Material supplied Start Marker
This design comes from an exercise in tuning for small area, a short achievable clock period and few clock cycles per item on the open sky130 flow, not from production work. Only simulation tests tie the RTL to the original design; equivalence was not proved. Power and IR drop assume default switching activity.

$ cat design/flow/constraint.sdc
create_clock -name core_clock -period 6.0 [get_ports {clk}]
set_input_delay 1.2000 -clock core_clock [delete_from_list [all_inputs] [get_ports {clk}]]
set_output_delay 1.2000 -clock core_clock [all_outputs]
set_load 0.01 [all_outputs]
$ cat design/flow/standard.sh
#!/bin/bash
# synth_recipe.tcl (not shown) runs the flow's synth.tcl, then flattens the netlist and writes it again
# the make line also repeats each setting of config.mk as NAME=value (left out here)
make -C /OpenROAD-flow-scripts/flow DESIGN_CONFIG=/design/flow/config.mk WORK_HOME=/design/flow/orfs CLKGATE_MAP_FILE= SYNTH_SCRIPT=/design/flow/synth_recipe.tcl "${@:-finish}"
$ cat design/flow/flow/run.sh
#!/bin/bash
# The standard layout (standard.sh: the standard flow's synthesis and ORFS flow), with
# two changes to how it sizes cells:
#  - the ports are buffered with plain buffers (buf_2) instead of the
#    delay-type buffer buffer_ports picks by default;
#  - timing repair may swap a cell for one of another footprint.
set -euo pipefail
export BUFFER_PORTS_ARGS="-buffer_cell sky130_fd_sc_hd__buf_2"
bash standard.sh MATCH_CELL_FOOTPRINT=0 finish > standard_flow.log 2>&1
$ cat design/flow/design.v
module keccak_theta_d (
    input  wire [1599:0] s_in,
    output wire [319:0]  d_out
);
    wire [63:0] c [0:4];
    genvar x;
    generate
        for (x = 0; x < 5; x = x + 1) begin : g_c
            assign c[x] = s_in[64*x +: 64] ^ s_in[64*(x+5) +: 64] ^ s_in[64*(x+10) +: 64] ^
                          s_in[64*(x+15) +: 64] ^ s_in[64*(x+20) +: 64];
        end
        for (x = 0; x < 5; x = x + 1) begin : g_d
            assign d_out[64*x +: 64] = c[(x+4)%5] ^ {c[(x+1)%5][62:0], c[(x+1)%5][63]};
        end
    endgenerate
endmodule
module keccak_round (
    input  wire [1599:0] s_in,
    input  wire [4:0]    round,
    input  wire [1087:0] m,         
    input  wire          kp03,      
    input  wire          kp_rest,   
    input  wire          mv03,      
    input  wire          mv_mid,    
    output wire [1599:0] s_out      
);
    function automatic integer rho_off(input integer x, input integer y);
        case (x + 5 * y)
            0:  rho_off = 0;   1:  rho_off = 1;   2:  rho_off = 62;  3:  rho_off = 28;  4:  rho_off = 27;
            5:  rho_off = 36;  6:  rho_off = 44;  7:  rho_off = 6;   8:  rho_off = 55;  9:  rho_off = 20;
            10: rho_off = 3;   11: rho_off = 10;  12: rho_off = 43;  13: rho_off = 25;  14: rho_off = 39;
            15: rho_off = 41;  16: rho_off = 45;  17: rho_off = 15;  18: rho_off = 21;  19: rho_off = 8;
            20: rho_off = 18;  21: rho_off = 2;   22: rho_off = 61;  23: rho_off = 56;  24: rho_off = 14;
            default: rho_off = 0;
        endcase
    endfunction
    reg [63:0] rc;
    always @* begin
        case (round)
            5'd0: rc = 64'h0000000000000001;
            5'd1: rc = 64'h0000000000008082;
            5'd2: rc = 64'h800000000000808a;
            5'd3: rc = 64'h8000000080008000;
            5'd4: rc = 64'h000000000000808b;
            5'd5: rc = 64'h0000000080000001;
            5'd6: rc = 64'h8000000080008081;
            5'd7: rc = 64'h8000000000008009;
            5'd8: rc = 64'h000000000000008a;
            5'd9: rc = 64'h0000000000000088;
            5'd10: rc = 64'h0000000080008009;
            5'd11: rc = 64'h000000008000000a;
            5'd12: rc = 64'h000000008000808b;
            5'd13: rc = 64'h800000000000008b;
            5'd14: rc = 64'h8000000000008089;
            5'd15: rc = 64'h8000000000008003;
            5'd16: rc = 64'h8000000000008002;
            5'd17: rc = 64'h8000000000000080;
            5'd18: rc = 64'h000000000000800a;
            5'd19: rc = 64'h800000008000000a;
            5'd20: rc = 64'h8000000080008081;
            5'd21: rc = 64'h8000000000008080;
            5'd22: rc = 64'h0000000080000001;
            5'd23: rc = 64'h8000000080008008;
            default: rc = 64'h0;
        endcase
    end
    wire [63:0] a [0:24];
    wire [63:0] d [0:4];
    wire [63:0] b [0:24];
    wire [63:0] o [0:24];
    wire [319:0] d_all;
    keccak_theta_d u_theta (.s_in(s_in), .d_out(d_all));
    genvar x, y;
    generate
        for (x = 0; x < 25; x = x + 1) begin : g_in
            assign a[x] = s_in[64*x +: 64];
        end
        for (x = 0; x < 5; x = x + 1) begin : g_d
            assign d[x] = d_all[64*x +: 64];
        end
        for (x = 0; x < 5; x = x + 1) begin : g_rpx
            for (y = 0; y < 5; y = y + 1) begin : g_rpy
                if (rho_off(x, y) == 0) begin : g_r0
                    assign b[y + 5*((2*x+3*y)%5)] = a[x+5*y] ^ d[x];
                end else begin : g_rn
                    wire [63:0] t = a[x+5*y] ^ d[x];
                    assign b[y + 5*((2*x+3*y)%5)] = {t[63-rho_off(x, y):0], t[63:64-rho_off(x, y)]};
                end
            end
        end
        for (x = 0; x < 5; x = x + 1) begin : g_chx
            for (y = 0; y < 5; y = y + 1) begin : g_chy
                localparam integer L = x + 5 * y;
                wire kp = (L < 4) ? kp03 : kp_rest;
                wire [63:0] g;
                kc_and3b u_g (.an(b[(x+1)%5+5*y]), .b(b[(x+2)%5+5*y]), .c({64{kp}}), .y(g));
                if (L < 17) begin : g_abs
                    wire mv = (L < 4) ? mv03 : mv_mid;
                    wire [63:0] mm_n;    
                    wire [63:0] p_n;     
                    wire [63:0] q;
                    if (L == 0) begin : g_rc
                        assign mm_n = ~((m[63:0] & {64{mv}}) ^ (rc & {64{kp}}));
                    end else begin : g_norc
                        assign mm_n = ~(m[64*L +: 64] & {64{mv}});
                    end
                    kc_nand2 u_p (.a(b[L]), .b({64{kp}}), .y(p_n));
                    kc_xor2  u_q (.a(p_n), .b(mm_n), .y(q));
                    kc_xor2  u_o (.a(q), .b(g), .y(o[L]));
                end else begin : g_cap
                    wire [63:0] p_n;
                    kc_nand2 u_p (.a(b[L]), .b({64{kp}}), .y(p_n));
                    kc_xnor2 u_o (.a(p_n), .b(g), .y(o[L]));
                end
            end
        end
        for (x = 0; x < 25; x = x + 1) begin : g_out
            assign s_out[64*x +: 64] = o[x];
        end
    endgenerate
endmodule
module kc_and3b (input wire [63:0] an, input wire [63:0] b, input wire [63:0] c, output wire [63:0] y);
    assign y = ~an & b & c;
endmodule
module kc_nand2 (input wire [63:0] a, input wire [63:0] b, output wire [63:0] y);
    assign y = ~(a & b);
endmodule
module kc_xor2 (input wire [63:0] a, input wire [63:0] b, output wire [63:0] y);
    assign y = a ^ b;
endmodule
module kc_xnor2 (input wire [63:0] a, input wire [63:0] b, output wire [63:0] y);
    assign y = ~(a ^ b);
endmodule
module shake_chain (
    input  wire         clk,
    input  wire         rst,
    input  wire         in_valid,
    output wire         in_ready,
    input  wire [63:0]  in_data,
    input  wire [3:0]   in_nbytes,   
    input  wire         in_last,
    input  wire         in_org,      
    output wire         out_valid,
    input  wire         out_ready,
    output wire [255:0] out_hash,
    output wire [31:0]  out_n
);
    reg  [1023:0] bbuf;
    reg  [4:0]    wcnt;       
    reg           full;       
    reg           l16f;       
    reg           l16pad;     
    reg           wfirst;     
    reg           fill;       
    reg           padp;       
    reg           b_org;      
    reg           b_first;    
    reg           rdy;        
    reg  [1599:0] st;
    reg  [4:0]    rnd;
    reg           busy;       
    reg           cur_final;  
    reg           cur_org;    
    reg           outv;
    reg           hzero;      
    reg  [31:0]   num;
    assign     in_ready = rdy;
    wire       in_fire  = in_valid && rdy;
    wire       wr_fill  = fill && !full;
    wire       first_b  = in_fire && wfirst;
    wire [4:0] wcur     = (first_b && !in_org) ? 5'd4 : wcnt;
    wire       full8    = (in_nbytes == 4'd8);
    wire       fire16   = in_fire && full;     
    wire       fire_lo  = in_fire && !full;    
    reg [63:0] data_p;
    integer i;
    always @* begin
        for (i = 0; i < 8; i = i + 1)
            data_p[8*i +: 8] = (!in_last || (i < in_nbytes)) ? in_data[8*i +: 8] :
                               ((i == in_nbytes) ? 8'h1F : 8'h00);
    end
    wire [63:0] src = fill ? 64'd0 : data_p;
    genvar gl;
    generate
        for (gl = 0; gl < 16; gl = gl + 1) begin : g_lane
            wire en = fire_lo ? (wcur == gl) : (wr_fill && wcnt <= gl);
            wire [63:0] d = src | {59'd0, {5{wr_fill && padp && wcnt == gl}}};
            always @(posedge clk) begin
                if (en) bbuf[64*gl +: 64] <= d;
            end
        end
    endgenerate
    wire        end16 = in_last && !full8;
    wire [63:0] m16   = l16f ? {1'b1, 58'd0, {5{l16pad}}} : (data_p | {end16, 63'd0});
    wire r_last   = (rnd == 5'd23);
    wire opp_run  = busy && r_last && full && (cur_final ? (b_first && !b_org) : 1'b1);
    wire opp_idle = !busy && full && (!b_org || !outv);
    wire ready16  = l16f || fire16;
    wire c_run    = opp_run && ready16;
    wire c_idle   = opp_idle && ready16;
    wire consume  = c_run || c_idle;
    wire stall   = (r_last && !cur_final && !c_run) || (outv && !out_ready);
    wire hold    = busy ? stall : !c_idle;
    wire hold03  = hold || (c_idle && !b_org && !hzero);
    wire kp03    = busy;
    wire kp_rest = busy && !(r_last && cur_final);
    wire mv03    = consume && !(b_first && !b_org);
    wire mv_mid  = consume;
    wire fin     = busy && !stall && r_last && cur_final;
    reg [4:0] wcnt_n, rnd_n;
    reg full_n, l16f_n, l16pad_n, wfirst_n, fill_n, padp_n, b_org_n, b_first_n;
    reg busy_n, cur_final_n, cur_org_n, outv_n, opp_n;
    always @* begin
        wcnt_n    = wcnt;
        full_n    = full;
        l16f_n    = l16f;
        l16pad_n  = l16pad;
        wfirst_n  = wfirst;
        fill_n    = fill;
        padp_n    = padp;
        b_org_n   = b_org;
        b_first_n = b_first;
        if (consume) begin
            full_n = 1'b0;
            wcnt_n = 5'd0;
        end
        if (in_fire) begin
            wfirst_n = in_last;
            if (in_last) begin
                fill_n = !fire16 || full8;
                padp_n = full8;
            end
        end
        if (fire_lo) begin
            wcnt_n = wcur + 5'd1;
            full_n = (wcur == 5'd15) && !in_last;
            l16f_n = 1'b0;
            if (first_b) begin
                b_first_n = 1'b1;
                b_org_n   = in_org;
            end else if (wcur == 5'd0) begin
                b_first_n = 1'b0;
            end
        end
        if (wr_fill) begin
            wcnt_n   = 5'd0;
            full_n   = 1'b1;
            fill_n   = 1'b0;
            l16f_n   = 1'b1;
            l16pad_n = padp && (wcnt == 5'd16);
            if (wcnt == 5'd0) b_first_n = 1'b0;
        end
        busy_n      = busy ? (fin ? c_run : 1'b1) : c_idle;
        rnd_n       = busy ? (stall ? rnd : (r_last ? 5'd0 : rnd + 5'd1)) :
                             (c_idle ? 5'd0 : rnd);
        cur_final_n = consume ? (l16f || end16) : cur_final;
        cur_org_n   = (consume && b_first) ? b_org : cur_org;
        outv_n      = fin || (outv && !out_ready);
        opp_n       = full_n &&
                      ((busy_n && rnd_n == 5'd23 && (cur_final_n ? (b_first_n && !b_org_n) : 1'b1)) ||
                       (!busy_n && (!b_org_n || !outv_n)));
    end
    always @(posedge clk) begin
        if (rst) begin
            wcnt    <= 5'd0;
            full    <= 1'b0;
            l16f    <= 1'b0;
            l16pad  <= 1'b0;
            wfirst  <= 1'b1;
            fill    <= 1'b0;
            padp    <= 1'b0;
            b_org   <= 1'b0;
            b_first <= 1'b0;
            rdy     <= 1'b1;
        end else begin
            wcnt    <= wcnt_n;
            full    <= full_n;
            l16f    <= l16f_n;
            l16pad  <= l16pad_n;
            wfirst  <= wfirst_n;
            fill    <= fill_n;
            padp    <= padp_n;
            b_org   <= b_org_n;
            b_first <= b_first_n;
            rdy     <= (!full_n && !fill_n) || (full_n && !l16f_n && opp_n);
        end
    end
    wire [1599:0] nxt;
    keccak_round u_round (
        .s_in    (st),
        .round   (rnd),
        .m       ({m16, bbuf}),
        .kp03    (kp03),
        .kp_rest (kp_rest),
        .mv03    (mv03),
        .mv_mid  (mv_mid),
        .s_out   (nxt)
    );
    always @(posedge clk) begin
        if (!hold03)
            st[255:0] <= nxt[255:0];
        if (!hold)
            st[1599:256] <= nxt[1599:256];
    end
    always @(posedge clk) begin
        if (rst) begin
            rnd       <= 5'd0;
            busy      <= 1'b0;
            cur_final <= 1'b0;
            cur_org   <= 1'b0;
            outv      <= 1'b0;
            hzero     <= 1'b1;
            num       <= 32'd0;
        end else begin
            rnd       <= rnd_n;
            busy      <= busy_n;
            cur_final <= cur_final_n;
            cur_org   <= cur_org_n;
            outv      <= outv_n;
            if (fin) begin
                hzero <= 1'b0;
                num   <= cur_org ? 32'd0 : num + 32'd1;
            end
        end
    end
    assign out_valid = outv;
    assign out_hash  = st[255:0];
    assign out_n     = num;
endmodule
Material supplied End Marker
• Task: Your task is to restate, word for word, only those lines above that fall between the line holding "5'd12: rc = 64'h000000008000808b;" and the line holding "assign mm_n = ~((m[63:0]", inclusive.

• Solution to this problem:
            5'd12: rc = 64'h000000008000808b;
            5'd13: rc = 64'h800000000000008b;
            5'd14: rc = 64'h8000000000008089;
            5'd15: rc = 64'h8000000000008003;
            5'd16: rc = 64'h8000000000008002;
            5'd17: rc = 64'h8000000000000080;
            5'd18: rc = 64'h000000000000800a;
            5'd19: rc = 64'h800000008000000a;
            5'd20: rc = 64'h8000000080008081;
            5'd21: rc = 64'h8000000000008080;
            5'd22: rc = 64'h0000000080000001;
            5'd23: rc = 64'h8000000080008008;
            default: rc = 64'h0;
        endcase
    end
    wire [63:0] a [0:24];
    wire [63:0] d [0:4];
    wire [63:0] b [0:24];
    wire [63:0] o [0:24];
    wire [319:0] d_all;
    keccak_theta_d u_theta (.s_in(s_in), .d_out(d_all));
    genvar x, y;
    generate
        for (x = 0; x < 25; x = x + 1) begin : g_in
            assign a[x] = s_in[64*x +: 64];
        end
        for (x = 0; x < 5; x = x + 1) begin : g_d
            assign d[x] = d_all[64*x +: 64];
        end
        for (x = 0; x < 5; x = x + 1) begin : g_rpx
            for (y = 0; y < 5; y = y + 1) begin : g_rpy
                if (rho_off(x, y) == 0) begin : g_r0
                    assign b[y + 5*((2*x+3*y)%5)] = a[x+5*y] ^ d[x];
                end else begin : g_rn
                    wire [63:0] t = a[x+5*y] ^ d[x];
                    assign b[y + 5*((2*x+3*y)%5)] = {t[63-rho_off(x, y):0], t[63:64-rho_off(x, y)]};
                end
            end
        end
        for (x = 0; x < 5; x = x + 1) begin : g_chx
            for (y = 0; y < 5; y = y + 1) begin : g_chy
                localparam integer L = x + 5 * y;
                wire kp = (L < 4) ? kp03 : kp_rest;
                wire [63:0] g;
                kc_and3b u_g (.an(b[(x+1)%5+5*y]), .b(b[(x+2)%5+5*y]), .c({64{kp}}), .y(g));
                if (L < 17) begin : g_abs
                    wire mv = (L < 4) ? mv03 : mv_mid;
                    wire [63:0] mm_n;    
                    wire [63:0] p_n;     
                    wire [63:0] q;
                    if (L == 0) begin : g_rc
                        assign mm_n = ~((m[63:0] & {64{mv}}) ^ (rc & {64{kp}}));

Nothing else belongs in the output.